I asked him if the words came any easier in writing than in speaking. Not really, he replied; "words can also refuse to display themselves on paper." But there is less social anxiety in writing. In writing, he can take his time. He can leave out a word, come back to it later and see if it shows up, without the pressure of a real-time listener.
But he’s still in a race against time (if he’ll excuse the cliché) to get these stories down before all the words leave him. Here’s what blows me away: as frustrating as this exercise must be for him, he is determined to keep writing. (In fact, he sounded downright cheerful about it.) He has found some workarounds, ways to trick his brain and use tools to fill in the gaps. It’s slow going, but he persists.
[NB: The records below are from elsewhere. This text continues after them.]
$ cat src/hdl/plic_fifo.sv
`timescale 1ns / 1ps
// ----------------------------------------------------------------------------
// plic_fifo: small first-in first-out queue
// Register slots with a head read, a fill level and full / empty flags.
// ----------------------------------------------------------------------------
module plic_fifo #(
	parameter int WIDTH = 8,
	parameter int DEPTH = 4
) (
	input  logic                           clk,
	input  logic                           arst_n,
	input  logic                           wr_en,
	input  logic [WIDTH-1:0]               wr_data,
	input  logic                           rd_en,
	output logic [WIDTH-1:0]               rd_data,
	output logic                           full,
	output logic                           empty,
	output logic [$clog2(DEPTH+1)-1:0]     level
);

	localparam int AW = (DEPTH > 1) ? $clog2(DEPTH) : 1;
	localparam int LW = $clog2(DEPTH + 1);

	logic [WIDTH-1:0] slot_q [DEPTH];
	logic [AW-1:0]    wr_ptr_q;
	logic [AW-1:0]    rd_ptr_q;
	logic [LW-1:0]    level_q;
	logic             do_wr;
	logic             do_rd;

	assign full    = (level_q == LW'(DEPTH));
	assign empty   = (level_q == '0);
	assign level   = level_q;
	assign rd_data = slot_q[rd_ptr_q];
	assign do_wr   = wr_en && !full;
	assign do_rd   = rd_en && !empty;

	// store the incoming item
	always_ff @(posedge clk) begin
		if (do_wr) begin
			slot_q[wr_ptr_q] <= wr_data;
		end
	end

	// advance pointers and level
	always_ff @(posedge clk or negedge arst_n) begin
		if (!arst_n) begin
			wr_ptr_q <= '0;
			rd_ptr_q <= '0;
			level_q  <= '0;
		end else begin
			if (do_wr) begin
				wr_ptr_q <= (wr_ptr_q == AW'(DEPTH - 1)) ? '0 : wr_ptr_q + AW'(1);
			end
			if (do_rd) begin
				rd_ptr_q <= (rd_ptr_q == AW'(DEPTH - 1)) ? '0 : rd_ptr_q + AW'(1);
			end
			if (do_wr && !do_rd) begin
				level_q <= level_q + LW'(1);
			end else if (do_rd && !do_wr) begin
				level_q <= level_q - LW'(1);
			end
		end
	end

endmodule

$ cat config.mk
export PLATFORM = sky130hd
export DESIGN_NAME = plic_fifo
export DESIGN_NICKNAME = d
export VERILOG_FILES = /design/src/hdl/plic_fifo.sv
export SDC_FILE = /design/constraint.sdc
export NUM_CORES = 1
export LEC_CHECK = 0
export BUFFER_PORTS_ARGS = -buffer_cell sky130_fd_sc_hd__buf_2
export CAP_MARGIN = 20
export CORE_UTILIZATION = 49
export CTS_CLUSTER_SIZE = 24
export DETAILED_ROUTE_END_ITERATION = 12
export PLACE_DENSITY = 0.82
export SYNTH_ARGS = -nofsm -noshare
export SYNTH_HDL_FRONTEND = slang
export SYNTH_SLANG_ARGS = --single-unit
$ cat constraint.sdc
create_clock -name clk -period 1.8 [get_ports clk]
set_clock_uncertainty 0.05 [all_clocks]
set_input_delay 0.36 -clock clk [delete_from_list [all_inputs] [get_ports clk]]
set_output_delay 0.36 -clock clk [all_outputs]
set_load 0.02 [all_outputs]
==> qor.csv, run 1 <==
metric;value;unit
Setup WS post-layout;-0.1536;ns
failing checks;negative setup slack;
vias in the first global route;844;
Place WS;-0.1233;ns
CP max-delay cell;mux4_2;
die area;3541;um^2
Routability Congestion;0.6728;
Reg clk slew, reported paths;0.10;ns
worst slew pin tran;0.4419;ns
core area;3103;um^2
Worst EP required;1.39;ns
CP max FO;4;
Routed Antenna Nets;0;
final net count;139;
f_max;0.5119;GHz
dominant cells by area after synthesis;edfxtp_1 (59%), mux4_2 (11%), dfrtp_1 (11%);
num ports;25;
Pins Over Slew Limit;0;
sequential power share;40.6;%
top-area cell type share of the netlist area;59.31;%
GRT Total Usage;17.28;%
Internal;2.285;mW
Net Sw Power;1.153;mW
drt first pass iters;4;
kind of critical path;reg2out;
Max VDD drop;0.0007128;V
CP Launch Point;rd_ptr_q[0]$_DFFE_PN0P_;
combinational share of power;46.4;%
Cell Area, Synth;1620;um^2
number of antenna violations at the first check in global routing;0;
CTS tree;built;
number of enable flip-flop cells after synthesis;32;
YS warnings;0;
crit-path most repeated cell;buf_6;
DIE HEIGHT;59.51;um
post-synth cell types;19;
Worst Path Arrival;1.54;ns
largest net degree at the start of global routing;12;
post-layout instance area;2022;um^2
CTS Sinks;39;
worst skew pair latency;0.34;ns
Synth top cells by count;edfxtp_1 (32), mux4_2 (8), dfrtp_1 (7), ha_1 (6), and2_2 (4);
vias per inst;4.994;
Register-to-Register Path Depth;7;
relative slew slack;70.54;%
Post-DP Area;1856;um^2
via count;824;
fin crit share;108.5;%
Net Sw Frac;33.54;%
synthesis-to-layout area growth;24.79;%
Hold Violations, Final;0;
Post-synth ARST share;17.95;%
Hold Crit Class;in2reg;
Tmin final;1.954;ns
CTS Buf Count;5;
layout cells sized above 1;57.02;%
clock root buffer master;clkbuf_4;
Detailed Route Iter0 Violations;31;
antenna cells;0;
Wirelength per Cell;15.48;um
unrepaired setup endpoints after global routing;true;
number of buffers and inverters on the critical path;2;
run status;complete, but fails checks;
leak pwr;0.7801;nW
global-route wire length before repair;3.967;mm
post-DP HPWL;1.728;mm
top-count cell post-synth;edfxtp_1;
r2r setup slk;-0.13;ns
Die Wd;59.51;um
Main synth FF type;edfxtp_1;
crit path launch type;flop;
# setup viols final;10;
FF+latch count, synth;39;
PwrDens;1700;nW/um^2
Critical Path Stages;3;
Final Total Pwr;3.438;mW
syn avg cell area;20.51;um^2
syn nets;98;
starting density of the core;52.22;%
Routed WL;2.554;mm
number of I/O port buffers;24;
Worst Setup End Kind;primary output;
Post-Syn Instances;79;
Post-route DRC;0;
crit-path max cell delay;0.52;ns
Fill cells;222;
max-cap viol count;0;
Critical Path Sink;rd_data[2];
Critical R2R Launch;level[1]$_DFFE_PN0P_;
Seq/Total Area, Yosys;70.12;%
# H-tree levels;2;
Clock Tree Buf Depth;2;
register area;1140;um^2
GR Overflow Total;0;
CP Cell Sequence;buf_6 > mux4_2 > buf_6;
clock share of power;13.0;%
Worst path top cell family by delay;multiplexers;
Site Rows;20;
top cell type by total area after synthesis;edfxtp_1;
Hold Worst Slack;0.1774;ns
capturing point of the worst reg2reg path;level[1]$_DFFE_PN0P_;
area of the multi-input gates;479.2;um^2
-- cell type report --
| class | instances | share of cell area, % |
|---|---|---|
| clock buffer | 7 | 2.723 |
| clock inverter | 1 | 0.1856 |
| inverter | 3 | 0.5569 |
| multi-input combinational | 34 | 23.70 |
| sequential | 39 | 56.37 |
| tap | 44 | 2.723 |
| timing repair buffer | 37 | 13.74 |
-- flip-flops by register name (all words and copies together) (netlist names) --
name	cells
slot_q	32
level	3
rd_ptr_q	2
wr_ptr_q	2
-- worst min-delay path by stage --
| stage | from | to | slack (ns) | depth (start not counted) |
|---|---|---|---|---|
| after floorplan | arst_n | level[0]$_DFFE_PN0P_ | 0.01 | 0 |
| after global placement | arst_n | rd_ptr_q[1]$_DFFE_PN0P_ | 0.15 | 1 |
| after detailed placement | arst_n | rd_ptr_q[1]$_DFFE_PN0P_ | 0.15 | 1 |
| after CTS | wr_data[4] | slot_q[0][4]$_DFFE_PP_ | 0.17 | 1 |
| after global routing | wr_data[4] | slot_q[3][4]$_DFFE_PP_ | 0.15 | 1 |
| final | wr_data[2] | slot_q[2][2]$_DFFE_PP_ | 0.18 | 1 |
-- worst reg2reg max path: stages (launching register included) --
cell and delay (ns):
dfrtp_2 0.45, buf_4 0.15, nor3b_4 0.19, nor2b_2 0.08
ha_4 0.16, inv_2 0.05, fa_2 0.42, mux2_2 0.28
-- through the flow --
stage	instances	util, %	setup TNS [ns]
6_report	165	65.16	-1.291
5_1_grt	165	65.16	-2.059
4_1_cts	164	64.92	-1.374
3_5_place_dp	151	59.80	-0.2047
3_3_place_gp	151	59.80	-0.05012
2_1_floorplan	79	-	-0.5114
-- cells in the final DEF (no fill, tap or decap), drive strengths merged, types with 2 or more instances in the layout --
cell type  netlist  routed
inv              3       3
edfxtp          32      32
nor2             3       3
xor2             2       2
ha               6       6
clkbuf           0       7
mux4             8       8
dfrtp            7       7
and2             4       4
mux2             5       5
buf              3      36
-- per-layer routing --
layer,GRT usage [%],wire length [um]
met1,19.64,1066
met2,26.48,1342
met3,5.459,87
met4,14.62,58
met5,0,0
-- power by group through the flow --
stage	Sequential [mW]	Clock (mW)	Combinational [mW]
after global routing	1.42	0.491	1.71
final	1.39	0.448	1.60
after CTS	1.40	0.457	1.58
after detailed placement	1.43	0	1.32
after global placement	1.41	0	1.28
after floorplan	1.41	0	0.914
-- timing repair --
action / in CTS / in global routing
setup buffers: 4 / 1
pin swaps: 4 / 3
hold buffers: 1 / 0
cloned: 0 / 0
endpoints found under the hold margin: 7 / 0
setup endpoints to repair: 10 / 10
gates resized for setup: 19 / 0
-- kinds of logic (layout without fill, tap and decap cells) --
logic type | after synthesis | after routing | share of synthesized area, %
simple gates | 11 | 11 | 5.405
fa+ha+maj | 7 | 7 | 5.869
xor+xnor | 3 | 3 | 1.622
mux | 13 | 13 | 15.06
flops | 39 | 39 | 70.12
buf+inv | 6 | 48 | 1.930
No activity file was read; power rests on OpenSTA's default activity.
==> run 2, diff against run 1 <==
--- a/config.mk
+++ b/config.mk
@@ -10,7 +10,7 @@
 export CORE_UTILIZATION = 49
 export CTS_CLUSTER_SIZE = 24
 export DETAILED_ROUTE_END_ITERATION = 12
-export PLACE_DENSITY = 0.82
+export PLACE_DENSITY = 0.83
 export SYNTH_ARGS = -nofsm -noshare
 export SYNTH_HDL_FRONTEND = slang
 export SYNTH_SLANG_ARGS = --single-unit
==> qor.csv, run 2 (synthesized netlist as in run 1, its figures left out) <==
metric;value;unit
run status;complete, but fails checks;
failing checks;negative setup slack;
Worst Path Arrival;1.57;ns
CTS tree;built;
Routed WL;2.840;mm
worst slew pin tran;0.4155;ns
fin crit share;109.9;%
met2 routed WL;1.466;mm
Tmin final;1.978;ns
layout cells sized above 1;59.84;%
f_max;0.5055;GHz
vias per inst;4.988;
number of I/O port buffers;24;
Wirelength per Cell;16.61;um
Hold Violations, Final;0;
Post-DP Area;1856;um^2
kind of critical path;reg2out;
Register-to-Register Path Depth;7;
leading cell type in the layout, fill and taps excluded;edfxtp_1;
vias in the first global route;912;
non-filler cells, final;171;
Routed Antenna Nets;0;
top layer in use;met4;
placed cells;151;
crit path launch type;flop;
Die Wd;59.51;um
worst skew pair latency;0.34;ns
Routability Congestion;0.6557;
GR Overflow Total;0;
Clock Tree Buf Depth;2;
met1 wire length;1.202;mm
CP max FO;5;
number of antenna violations at the first check in global routing;0;
leak pwr;0.8382;nW
Most flops, register;slot_q;
die area;3541;um^2
unrepaired setup endpoints after global routing;true;
Cells on Worst Hold Path;1;
Detailed Route Iter0 Violations;22;
starting density of the core;52.22;%
post-DP HPWL;1.820;mm
GRT Total Usage;17.35;%
Place WS;-0.1688;ns
PwrDens;1815;nW/um^2
final net count;145;
num ports;25;
clock root buffer master;clkbuf_4;
most frequent cells in the layout;edfxtp_1 (32), buf_4 (16), buf_2 (15), buf_6 (11), mux4_2 (8);
core area;3103;um^2
largest net degree at the start of global routing;13;
Worst Setup End Kind;primary output;
antenna cells;0;
max reg flops;32;
Pins Over Slew Limit;0;
global-route wire length before repair;4.091;mm
r2r setup slk;-0.18;ns
Worst EP required;1.39;ns
Hold Crit Class;in2reg;
drt first pass iters;4;
relative slew slack;72.30;%
max-cap viol count;0;
Reg clk slew, reported paths;0.12;ns
synthesis-to-layout area growth;31.12;%
Hold Worst Slack;0.1716;ns
Setup WS post-layout;-0.1782;ns
# H-tree levels;2;
# setup viols final;10;
Post-route DRC;0;
DIE HEIGHT;59.51;um
Site Rows;20;
via count;853;
met3 wire length;136;um
Max VDD drop;0.001073;V
CTS Buf Count;5;
post-layout instance area;2125;um^2
CTS Sinks;39;
[run 2: critical path, cell delays in order (launching register included)]
cell and delay (ns):
dfrtp_1 0.41, buf_6 0.15, mux4_2 0.52, buf_6 0.15
[run 2: repair_timing]
item / CTS / global route
hold buffers: 1 / 0
endpoints found under the setup margin: 10 / 10
resized for setup: 10 / 16
pin swaps: 4 / 6
buffers inserted: 4 / 7
hold endpoints to repair: 7 / 0
[run 2: final timing paths]
check / start / end
max in group asynchronous: arst_n / level[1]$_DFFE_PN0P_
setup / recovery: rd_ptr_q[0]$_DFFE_PN0P_ / rd_data[7]
hold reg to reg: wr_ptr_q[1]$_DFFE_PN0P_ / wr_ptr_q[1]$_DFFE_PN0P_
setup reg to reg: level[1]$_DFFE_PN0P_ / level[1]$_DFFE_PN0P_
min in group asynchronous: arst_n / level[2]$_DFFE_PN0P_
hold / removal: wr_data[1] / slot_q[0][1]$_DFFE_PP_
[run 2: power by group]
group	switching (mW)	internal (mW)	leakage [nW]
Combinational	0.779	0.976	0.413
Sequential	0.166	1.23	0.372
Clock	0.274	0.434	0.0525
[run 2: stage by stage]
step,total power [mW],utilization (%),setup TNS (ns)
after global placement,2.686,59.80,-0.04100
after CTS,3.600,65.36,-1.422
final,3.856,68.47,-1.637
after global routing,4.052,68.47,-2.816
after floorplan,2.328,-,-0.5114
after detailed placement,2.761,59.80,-0.2306
[run 2: cell type report]
class / instances / area (um^2)
multi-input combinational: 34 / 488.0
timing repair buffer: 43 / 329.1
clock inverter: 2 / 60.06
sequential: 39 / 1140
clock buffer: 6 / 41.29
fill: 210 / 978.4
inverter: 3 / 11.26
tap: 44 / 55.05
[run 2: metal layers]
| metal | track usage, % | up-vias |
|---|---|---|
| li1 | - | 398 |
| met1 | 19.55 | 428 |
| met2 | 28.41 | 23 |
| met3 | 4.803 | 4 |
| met4 | 12.29 | 0 |
| met5 | 0 | - |
==> run 3, diff against run 2 <==
--- a/config.mk
+++ b/config.mk
@@ -7,6 +7,7 @@
 export LEC_CHECK = 0
 export BUFFER_PORTS_ARGS = -buffer_cell sky130_fd_sc_hd__buf_2
 export CAP_MARGIN = 20
+export CORE_MARGIN = 2
 export CORE_UTILIZATION = 49
 export CTS_CLUSTER_SIZE = 24
 export DETAILED_ROUTE_END_ITERATION = 12
==> qor.csv, run 3 (synthesized netlist as in run 1, its figures left out) <==
metric;value;unit
Most flops, register;slot_q;
Routability Congestion;0.6397;
TNS Setup;-1.399;ns
global-route wire length before repair;4.050;mm
Critical Path Stages;3;
leak pwr;0.7617;nW
Worst path top cell family by delay;multiplexers;
final net count;137;
Net Sw Frac;34.93;%
max-cap viol count;0;
Worst Setup End Kind;primary output;
f_max;0.5054;GHz
unrepaired setup endpoints after global routing;true;
number of antenna violations at the first check in global routing;0;
Internal;2.175;mW
fin crit share;109.9;%
number of I/O port buffers;24;
worst slew pin tran;0.4112;ns
CTS Buf Count;5;
clock root buffer master;clkbuf_4;
largest net degree at the start of global routing;14;
relative slew slack;72.58;%
Hold Crit Class;in2reg;
CP Cell Sequence;buf_6 > mux4_2 > buf_6;
CP max-delay cell;mux4_2;
core area;3103;um^2
run status;complete, but fails checks;
CTS Sinks;39;
Wirelength per Cell;16.29;um
CTS tree;built;
die area;3783;um^2
# H-tree levels;2;
via count;802;
Die Wd;61.51;um
CP max FO;5;
vias per inst;4.920;
Pins Over Slew Limit;0;
GRT Total Usage;16.23;%
antenna cells;0;
crit path launch type;flop;
crit-path max cell delay;0.53;ns
Site Rows;20;
leading cell type in the layout, fill and taps excluded;edfxtp_1;
number of buffers and inverters on the critical path;2;
worst skew pair latency;0.35;ns
Post-DP Area;1863;um^2
Tmin final;1.979;ns
Post-route DRC;0;
Net Sw Power;1.167;mW
num ports;25;
synthesis-to-layout area growth;22.70;%
max reg flops;32;
Routed Antenna Nets;0;
most frequent cells in the layout;edfxtp_1 (32), buf_2 (19), buf_4 (9), mux4_2 (8), buf_6 (6);
Routed WL;2.655;mm
Worst EP required;1.39;ns
Detailed Route Iter0 Violations;14;
Cells on Worst Hold Path;1;
# setup viols final;10;
DIE HEIGHT;61.51;um
Max VDD drop;0.0008764;V
crit-path most repeated cell;buf_6;
Setup WS post-layout;-0.1787;ns
PwrDens;1681;nW/um^2
Register-to-Register Path Depth;8;
kind of critical path;reg2out;
vias in the first global route;873;
clock share of power;13.1;%
drt first pass iters;4;
layout cells sized above 1;57.14;%
post-layout instance area;1988;um^2
Hold Violations, Final;0;
failing checks;negative setup slack;
Clock Tree Buf Depth;2;
sequential power share;41.8;%
combinational share of power;45.2;%
post-DP HPWL;1.889;mm
Reg clk slew, reported paths;0.12;ns
Worst Path Arrival;1.57;ns
starting density of the core;52.22;%
Fill cells;226;
final core utilization;64.07;%
GR Overflow Total;0;
[run 3: stage by stage]
step	std cells	power (mW)	hold WS [ns]	setup WS, ns
after global placement	152	2.703	0.1507	0.003056
after detailed placement	152	2.777	0.1566	-0.1213
after CTS	162	3.339	0.1549	-0.1868
after global routing	163	3.555	0.1381	-0.2622
final	163	3.342	0.1686	-0.1787
after floorplan	79	2.328	0.01441	-0.2651
[run 3: worst paths after layout]
path / startpoint / endpoint / slack [ns]
worst min register to register: wr_ptr_q[1]$_DFFE_PN0P_ / wr_ptr_q[1]$_DFFE_PN0P_ / 0.55
worst max register to register: level[2]$_DFFE_PN0P_ / level[2]$_DFFE_PN0P_ / -0.06
min in group asynchronous: arst_n / wr_ptr_q[0]$_DFFE_PN0P_ / 0.30
worst min-delay path: wr_data[4] / slot_q[3][4]$_DFFE_PP_ / 0.17
worst max-delay path: rd_ptr_q[0]$_DFFE_PN0P_ / rd_data[4] / -0.18
max in group asynchronous: arst_n / level[0]$_DFFE_PN0P_ / 1.22
[run 3: power groups by stage]
stage | Combinational (mW) | Clock (mW) | Sequential (mW)
after global routing | 1.65 | 0.487 | 1.42
after detailed placement | 1.36 | 0 | 1.42
after floorplan | 0.914 | 0 | 1.41
after global placement | 1.31 | 0 | 1.39
final | 1.51 | 0.437 | 1.40
after CTS | 1.49 | 0.448 | 1.40
[run 3: timing repair]
action | 4_1_cts | 5_1_grt
resized for setup | 12 | 4
endpoints found under the hold margin | 7 | 0
setup endpoints to repair | 10 | 10
setup buffers | 1 | 1
cloned | 0 | 0
pin swaps | 4 | 3
hold buffers | 1 | 0
[run 3: cell type report]
cell class	count	area (um^2)	area share (%)
repair buffers	35	240.2	12.08
flip-flops and latches	39	1140	57.33
well taps	44	55.05	2.769
clock buffers	5	37.54	1.888
inverters	3	11.26	0.5664
multi-input cells	34	484.2	24.35
clock inverters	3	20.02	1.007
[run 3: routing by layer]
metal	up-vias	wire length [um]	GRT usage (%)
met5	-	0	0
met4	0	29	5.471
met3	4	101	6.303
met2	16	1453	28.27
met1	402	1070	18.19
li1	380	-	-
That’s what makes this effort, to me, heroic. (Because I know how hard it is to find the right words with a brain only slightly impaired by perimenopause, never mind an aphasiac one.)
Coping Strategies
He has developed ingenious ways of capturing ideas as they come to him, even as the words are elusive. He described seeing memories unroll like a strip of silent film: he can perfectly envision the places and events of his life, some hilarious, others disturbing. (He wants to include them all.) He visualizes the stories, and if he can jot down one word or concept that comes to him in relation to the pictures in his head, it will be enough to remind him at a later time and he can revisit the “film strip.”
"Surprisingly," he says, "a film has a certain immunity to aphasia. It’s force is inherently visual, a flow of images that can evoke emotions and meaning. I habitually see the storyline in my mind first, then lay out a skeleton narrative. If it seems appropriate, the last process is a re-edit to find specific wording that’s compatible with the film’s visual rhythm."
When writing the story, if he gets stuck on a word, he can write a substitute word or leave a blank space and come back to it. Often, in rereading it later, the correct word will suddenly come to him.
He also keeps a thesaurus close by. If he can mentally chase down a similar word, even if it’s not the elusive desired word, he scans related concepts in the thesaurus until the actual word he was looking for jumps out at him.
Words of Hope
Dad has had an interesting, somewhat unconventional life, a life worth writing about. He still has time, even if his efforts are slowed by having to doggedly chase down the elusive spirits of language.
"Broca’s aphasia has made the task become slower and more tedious, but not impossible," he says. "So, out with the dictionary and the thesaurus, with the hope I can finish before aphasia might mutate into Alzheimer’s."
Keep it up, Dad, because your effort is an inestimable gift to me. And I can’t wait to read it. I will appreciate every hard-won word.